E poi in galleria, con una bomboletta spray, scrivi il tuo dolore.

Ma quando ti viene quella voglia di piangere pazzesca, che proprio ti strizza tutto, che non la riesci a fermare, allora non c’è verso di spiaccicare una sola parola. Non esce più niente, ti torna tutto indietro, tutto dentro, ingoiato da quei dannati singhiozzi, naufragato nel silenzio di quelle stupide lacrime. Maledizione. Con tutto quello che uno vorrebbe dire.. E invece niente. Non esce fuori niente.

A volte siamo noi che ci complichiamo la vita, rendendola confusa e caotica, infelice e depressa, grigia e ottusa. Siamo noi, che abbiamo smarrito la luce della semplicità, che abbiamo mandato a puttane il vento dell’intuizione
profonda, il vento forte dell’amore, il vento dolce della tenerezza, il vento impetuoso del coraggioso essere se stessi.

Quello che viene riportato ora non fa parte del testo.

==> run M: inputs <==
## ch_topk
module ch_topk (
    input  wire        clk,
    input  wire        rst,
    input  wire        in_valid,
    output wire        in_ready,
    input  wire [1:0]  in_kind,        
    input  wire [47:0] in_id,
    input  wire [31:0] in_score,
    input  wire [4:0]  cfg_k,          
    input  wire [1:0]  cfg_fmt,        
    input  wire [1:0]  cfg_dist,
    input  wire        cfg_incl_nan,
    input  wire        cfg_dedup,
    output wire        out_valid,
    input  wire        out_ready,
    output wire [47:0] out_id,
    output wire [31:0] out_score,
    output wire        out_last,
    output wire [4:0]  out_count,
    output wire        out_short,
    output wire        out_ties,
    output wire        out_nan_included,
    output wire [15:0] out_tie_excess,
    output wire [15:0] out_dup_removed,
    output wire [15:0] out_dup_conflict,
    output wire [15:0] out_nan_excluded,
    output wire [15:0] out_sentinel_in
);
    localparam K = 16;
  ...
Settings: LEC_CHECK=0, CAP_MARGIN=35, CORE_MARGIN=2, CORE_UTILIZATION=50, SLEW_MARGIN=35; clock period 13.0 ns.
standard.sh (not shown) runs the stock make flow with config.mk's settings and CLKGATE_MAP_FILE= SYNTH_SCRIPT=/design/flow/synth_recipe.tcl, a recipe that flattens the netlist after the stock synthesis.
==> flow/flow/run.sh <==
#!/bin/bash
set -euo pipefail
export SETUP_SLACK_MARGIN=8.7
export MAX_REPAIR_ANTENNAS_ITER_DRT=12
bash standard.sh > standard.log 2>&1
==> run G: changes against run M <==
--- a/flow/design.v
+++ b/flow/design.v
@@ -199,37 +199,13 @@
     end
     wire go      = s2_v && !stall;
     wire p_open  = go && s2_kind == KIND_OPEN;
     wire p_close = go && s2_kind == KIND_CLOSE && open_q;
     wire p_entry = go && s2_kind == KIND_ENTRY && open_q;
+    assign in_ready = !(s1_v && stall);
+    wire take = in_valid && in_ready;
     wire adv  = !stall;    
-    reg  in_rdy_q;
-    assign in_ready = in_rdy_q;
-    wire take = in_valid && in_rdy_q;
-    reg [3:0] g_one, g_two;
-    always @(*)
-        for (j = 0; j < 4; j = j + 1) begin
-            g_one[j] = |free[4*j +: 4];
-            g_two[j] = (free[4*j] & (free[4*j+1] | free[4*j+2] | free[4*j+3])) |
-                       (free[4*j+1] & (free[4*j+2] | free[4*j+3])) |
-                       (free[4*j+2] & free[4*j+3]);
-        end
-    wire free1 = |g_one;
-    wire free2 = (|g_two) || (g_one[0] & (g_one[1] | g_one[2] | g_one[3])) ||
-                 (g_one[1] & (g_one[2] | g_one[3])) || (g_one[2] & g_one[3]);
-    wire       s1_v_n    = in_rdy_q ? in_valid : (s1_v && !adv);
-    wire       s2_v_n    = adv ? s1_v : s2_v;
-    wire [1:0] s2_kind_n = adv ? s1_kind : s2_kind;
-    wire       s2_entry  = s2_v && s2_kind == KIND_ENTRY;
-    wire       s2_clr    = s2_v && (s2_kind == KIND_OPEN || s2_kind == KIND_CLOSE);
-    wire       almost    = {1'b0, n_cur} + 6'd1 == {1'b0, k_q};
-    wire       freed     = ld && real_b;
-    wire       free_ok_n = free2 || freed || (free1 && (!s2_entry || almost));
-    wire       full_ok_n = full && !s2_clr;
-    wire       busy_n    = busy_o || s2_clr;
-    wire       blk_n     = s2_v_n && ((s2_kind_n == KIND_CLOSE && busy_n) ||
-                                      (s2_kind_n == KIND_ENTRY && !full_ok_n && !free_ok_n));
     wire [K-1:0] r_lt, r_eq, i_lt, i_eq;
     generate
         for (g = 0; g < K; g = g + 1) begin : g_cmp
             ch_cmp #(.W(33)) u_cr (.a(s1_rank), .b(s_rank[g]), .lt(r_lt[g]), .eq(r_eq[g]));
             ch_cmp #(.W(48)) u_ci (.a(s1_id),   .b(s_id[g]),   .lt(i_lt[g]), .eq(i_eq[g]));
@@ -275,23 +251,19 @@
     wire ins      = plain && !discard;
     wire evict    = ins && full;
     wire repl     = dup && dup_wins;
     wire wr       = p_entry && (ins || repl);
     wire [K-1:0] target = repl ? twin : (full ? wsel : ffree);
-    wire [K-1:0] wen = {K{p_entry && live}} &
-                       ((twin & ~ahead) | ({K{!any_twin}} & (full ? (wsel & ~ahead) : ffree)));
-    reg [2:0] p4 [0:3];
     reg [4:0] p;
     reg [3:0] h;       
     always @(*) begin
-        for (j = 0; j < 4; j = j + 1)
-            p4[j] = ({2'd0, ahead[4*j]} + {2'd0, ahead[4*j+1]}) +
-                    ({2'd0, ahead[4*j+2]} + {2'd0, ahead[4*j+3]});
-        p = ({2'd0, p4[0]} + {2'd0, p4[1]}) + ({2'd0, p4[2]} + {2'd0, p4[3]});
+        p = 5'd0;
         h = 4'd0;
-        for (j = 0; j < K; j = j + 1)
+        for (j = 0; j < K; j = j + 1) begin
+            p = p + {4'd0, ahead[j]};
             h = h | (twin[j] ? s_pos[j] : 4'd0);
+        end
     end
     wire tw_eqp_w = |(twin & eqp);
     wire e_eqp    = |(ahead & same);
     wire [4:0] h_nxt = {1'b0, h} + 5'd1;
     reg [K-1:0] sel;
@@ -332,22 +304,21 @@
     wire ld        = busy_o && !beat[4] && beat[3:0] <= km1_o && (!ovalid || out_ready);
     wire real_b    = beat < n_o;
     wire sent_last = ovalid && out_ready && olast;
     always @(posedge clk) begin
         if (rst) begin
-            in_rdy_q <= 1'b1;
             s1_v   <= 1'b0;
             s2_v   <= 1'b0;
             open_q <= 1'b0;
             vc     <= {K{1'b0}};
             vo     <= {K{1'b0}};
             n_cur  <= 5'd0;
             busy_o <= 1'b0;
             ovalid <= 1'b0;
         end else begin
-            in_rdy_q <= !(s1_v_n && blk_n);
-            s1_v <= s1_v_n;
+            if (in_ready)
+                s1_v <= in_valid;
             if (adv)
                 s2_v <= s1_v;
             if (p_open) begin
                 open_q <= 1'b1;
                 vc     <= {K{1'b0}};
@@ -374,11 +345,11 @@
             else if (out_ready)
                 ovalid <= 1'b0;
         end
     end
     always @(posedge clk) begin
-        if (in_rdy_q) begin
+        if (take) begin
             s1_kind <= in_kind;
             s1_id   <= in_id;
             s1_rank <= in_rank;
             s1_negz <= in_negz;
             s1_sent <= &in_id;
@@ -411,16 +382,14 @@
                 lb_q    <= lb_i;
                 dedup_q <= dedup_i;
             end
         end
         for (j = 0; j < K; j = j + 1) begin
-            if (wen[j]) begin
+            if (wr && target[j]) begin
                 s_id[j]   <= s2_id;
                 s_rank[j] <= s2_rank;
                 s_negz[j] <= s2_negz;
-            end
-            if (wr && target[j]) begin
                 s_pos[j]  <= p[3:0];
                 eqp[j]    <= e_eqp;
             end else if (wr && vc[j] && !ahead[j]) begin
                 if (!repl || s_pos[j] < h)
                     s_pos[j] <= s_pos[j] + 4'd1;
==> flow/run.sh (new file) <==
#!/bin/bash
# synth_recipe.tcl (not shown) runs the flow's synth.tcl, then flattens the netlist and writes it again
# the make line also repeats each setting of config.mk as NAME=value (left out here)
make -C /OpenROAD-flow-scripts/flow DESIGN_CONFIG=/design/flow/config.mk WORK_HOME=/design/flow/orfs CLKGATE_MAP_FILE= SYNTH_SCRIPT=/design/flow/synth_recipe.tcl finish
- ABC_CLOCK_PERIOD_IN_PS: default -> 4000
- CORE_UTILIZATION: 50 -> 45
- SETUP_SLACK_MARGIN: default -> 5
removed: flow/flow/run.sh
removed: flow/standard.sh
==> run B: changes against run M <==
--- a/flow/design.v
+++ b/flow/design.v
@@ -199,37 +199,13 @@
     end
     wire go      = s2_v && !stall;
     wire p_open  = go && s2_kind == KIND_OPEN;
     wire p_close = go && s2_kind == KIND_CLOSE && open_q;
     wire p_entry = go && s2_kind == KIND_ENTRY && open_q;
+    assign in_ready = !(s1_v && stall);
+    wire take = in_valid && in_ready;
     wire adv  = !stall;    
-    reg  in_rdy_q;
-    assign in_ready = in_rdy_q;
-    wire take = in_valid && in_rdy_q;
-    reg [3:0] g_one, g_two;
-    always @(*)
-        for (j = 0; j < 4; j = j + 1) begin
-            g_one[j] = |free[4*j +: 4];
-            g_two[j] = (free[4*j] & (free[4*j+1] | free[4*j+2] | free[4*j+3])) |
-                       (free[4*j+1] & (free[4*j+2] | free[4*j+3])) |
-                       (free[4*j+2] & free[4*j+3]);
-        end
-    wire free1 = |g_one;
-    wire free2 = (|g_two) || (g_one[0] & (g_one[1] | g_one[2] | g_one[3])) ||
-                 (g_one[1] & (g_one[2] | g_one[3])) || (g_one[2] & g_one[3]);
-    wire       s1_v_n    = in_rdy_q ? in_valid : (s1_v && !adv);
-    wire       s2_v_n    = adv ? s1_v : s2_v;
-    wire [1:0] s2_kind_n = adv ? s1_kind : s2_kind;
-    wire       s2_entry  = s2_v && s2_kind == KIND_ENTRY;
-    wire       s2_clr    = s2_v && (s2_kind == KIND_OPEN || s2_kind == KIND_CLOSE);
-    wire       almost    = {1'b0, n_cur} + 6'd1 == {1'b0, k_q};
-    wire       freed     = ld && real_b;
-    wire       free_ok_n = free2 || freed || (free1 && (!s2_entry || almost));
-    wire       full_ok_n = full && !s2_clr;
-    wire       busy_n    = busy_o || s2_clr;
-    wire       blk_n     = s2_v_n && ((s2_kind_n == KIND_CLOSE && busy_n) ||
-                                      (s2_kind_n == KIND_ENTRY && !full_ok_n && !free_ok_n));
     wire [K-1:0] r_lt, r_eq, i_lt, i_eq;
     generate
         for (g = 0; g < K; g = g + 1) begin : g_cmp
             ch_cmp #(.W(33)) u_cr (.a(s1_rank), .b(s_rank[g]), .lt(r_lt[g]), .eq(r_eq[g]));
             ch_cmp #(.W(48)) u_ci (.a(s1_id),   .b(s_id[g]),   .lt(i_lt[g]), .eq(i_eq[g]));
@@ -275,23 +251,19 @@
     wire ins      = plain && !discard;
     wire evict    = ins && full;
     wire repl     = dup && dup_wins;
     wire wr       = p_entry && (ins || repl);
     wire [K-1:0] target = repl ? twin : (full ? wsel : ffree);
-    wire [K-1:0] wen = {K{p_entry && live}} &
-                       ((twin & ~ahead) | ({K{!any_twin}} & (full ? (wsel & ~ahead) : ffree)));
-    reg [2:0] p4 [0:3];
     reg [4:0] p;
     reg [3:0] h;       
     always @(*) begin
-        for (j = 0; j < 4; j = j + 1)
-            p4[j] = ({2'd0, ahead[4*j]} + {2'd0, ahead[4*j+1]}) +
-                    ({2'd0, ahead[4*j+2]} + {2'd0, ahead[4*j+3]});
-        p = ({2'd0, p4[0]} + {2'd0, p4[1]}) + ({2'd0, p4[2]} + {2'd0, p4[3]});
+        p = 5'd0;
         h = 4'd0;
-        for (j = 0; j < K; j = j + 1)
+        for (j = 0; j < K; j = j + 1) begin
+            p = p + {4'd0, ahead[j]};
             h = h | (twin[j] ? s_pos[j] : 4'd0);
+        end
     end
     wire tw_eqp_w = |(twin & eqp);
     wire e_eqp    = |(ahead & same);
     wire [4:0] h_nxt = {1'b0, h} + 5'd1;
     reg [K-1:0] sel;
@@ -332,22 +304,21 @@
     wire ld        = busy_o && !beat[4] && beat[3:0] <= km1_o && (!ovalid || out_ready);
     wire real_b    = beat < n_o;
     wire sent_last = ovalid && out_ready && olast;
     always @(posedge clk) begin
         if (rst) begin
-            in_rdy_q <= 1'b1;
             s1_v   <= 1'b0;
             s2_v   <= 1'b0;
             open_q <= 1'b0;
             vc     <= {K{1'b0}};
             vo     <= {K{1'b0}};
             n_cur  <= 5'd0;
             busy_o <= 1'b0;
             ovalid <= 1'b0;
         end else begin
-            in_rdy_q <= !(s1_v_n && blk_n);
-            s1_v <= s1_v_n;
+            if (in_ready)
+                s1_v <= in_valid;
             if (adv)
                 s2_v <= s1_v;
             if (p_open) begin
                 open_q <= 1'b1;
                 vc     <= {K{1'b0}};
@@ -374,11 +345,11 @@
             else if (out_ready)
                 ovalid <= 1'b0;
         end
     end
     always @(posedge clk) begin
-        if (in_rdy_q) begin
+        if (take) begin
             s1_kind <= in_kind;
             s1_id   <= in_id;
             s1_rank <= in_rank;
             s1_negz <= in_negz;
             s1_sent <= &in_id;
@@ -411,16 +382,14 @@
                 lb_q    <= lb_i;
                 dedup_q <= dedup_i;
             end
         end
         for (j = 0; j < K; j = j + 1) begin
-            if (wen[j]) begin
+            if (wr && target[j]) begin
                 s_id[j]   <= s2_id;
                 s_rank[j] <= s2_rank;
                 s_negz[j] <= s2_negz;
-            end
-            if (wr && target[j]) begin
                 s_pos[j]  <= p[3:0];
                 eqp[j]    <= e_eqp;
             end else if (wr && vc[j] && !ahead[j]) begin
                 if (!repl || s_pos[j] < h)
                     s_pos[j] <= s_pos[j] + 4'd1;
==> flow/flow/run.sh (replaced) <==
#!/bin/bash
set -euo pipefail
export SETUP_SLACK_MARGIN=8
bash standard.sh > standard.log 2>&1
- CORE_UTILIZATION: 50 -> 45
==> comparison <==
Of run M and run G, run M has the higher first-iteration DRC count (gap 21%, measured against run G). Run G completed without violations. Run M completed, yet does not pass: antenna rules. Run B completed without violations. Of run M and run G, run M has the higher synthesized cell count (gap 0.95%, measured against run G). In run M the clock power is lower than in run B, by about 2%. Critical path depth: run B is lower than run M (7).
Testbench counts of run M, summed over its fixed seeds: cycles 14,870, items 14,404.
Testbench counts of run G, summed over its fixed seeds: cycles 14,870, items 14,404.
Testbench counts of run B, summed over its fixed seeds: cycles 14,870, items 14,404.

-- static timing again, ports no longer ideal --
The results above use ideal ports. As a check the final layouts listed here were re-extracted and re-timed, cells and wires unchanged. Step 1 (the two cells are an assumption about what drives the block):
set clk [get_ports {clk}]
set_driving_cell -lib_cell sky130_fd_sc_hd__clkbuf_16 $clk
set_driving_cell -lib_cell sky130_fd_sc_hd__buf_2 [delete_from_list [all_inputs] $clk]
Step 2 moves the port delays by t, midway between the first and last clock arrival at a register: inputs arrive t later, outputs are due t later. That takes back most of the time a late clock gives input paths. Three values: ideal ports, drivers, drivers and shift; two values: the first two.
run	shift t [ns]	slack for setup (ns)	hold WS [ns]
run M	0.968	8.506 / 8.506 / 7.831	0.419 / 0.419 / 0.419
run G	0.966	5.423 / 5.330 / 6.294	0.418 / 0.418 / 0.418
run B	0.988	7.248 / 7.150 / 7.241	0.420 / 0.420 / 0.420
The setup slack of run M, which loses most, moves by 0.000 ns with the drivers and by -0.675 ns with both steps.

Siamo noi, che una volta smarrito il contatto con il nostro vero sé, ci ingrovigliamo in strade tortuose ed infangate, dove invece di salire scivoliamo sempre più in basso in una voragine dove solo l’angoscia dà la misura del nostro essere persi e smarriti. Siamo noi, che ci facciamo del male, che incominciamo a non ascoltare più la saggia
voce della coscienza
e proprio per questo ci danniamo l’anima, in una dolorosa sensazione di non esistenza. Siamo noi, che abbiamo paura di vivere, anzi d’amare, perché è solo amando che si vive, e ciò si realizza quando la passione accende d’ardore i nostri spiriti e li trascina via lontano, facendoci sognare un mondo migliore con un tale desiderio di rinnovamento che non è più possibile resistere e non decidere d’iniziare a sporcarsi le mani, purché esso si realizzi. E non importa se sarà solo un frammento o una goccia quello che verrà realizzato, quello che conta è aver lasciato il proprio frammento dipinto dei colori più belli e la propria goccia colma d’acqua pura e trasparente, affinchéun altro essere umano possa credere nella forza e nella potenza dell’amore.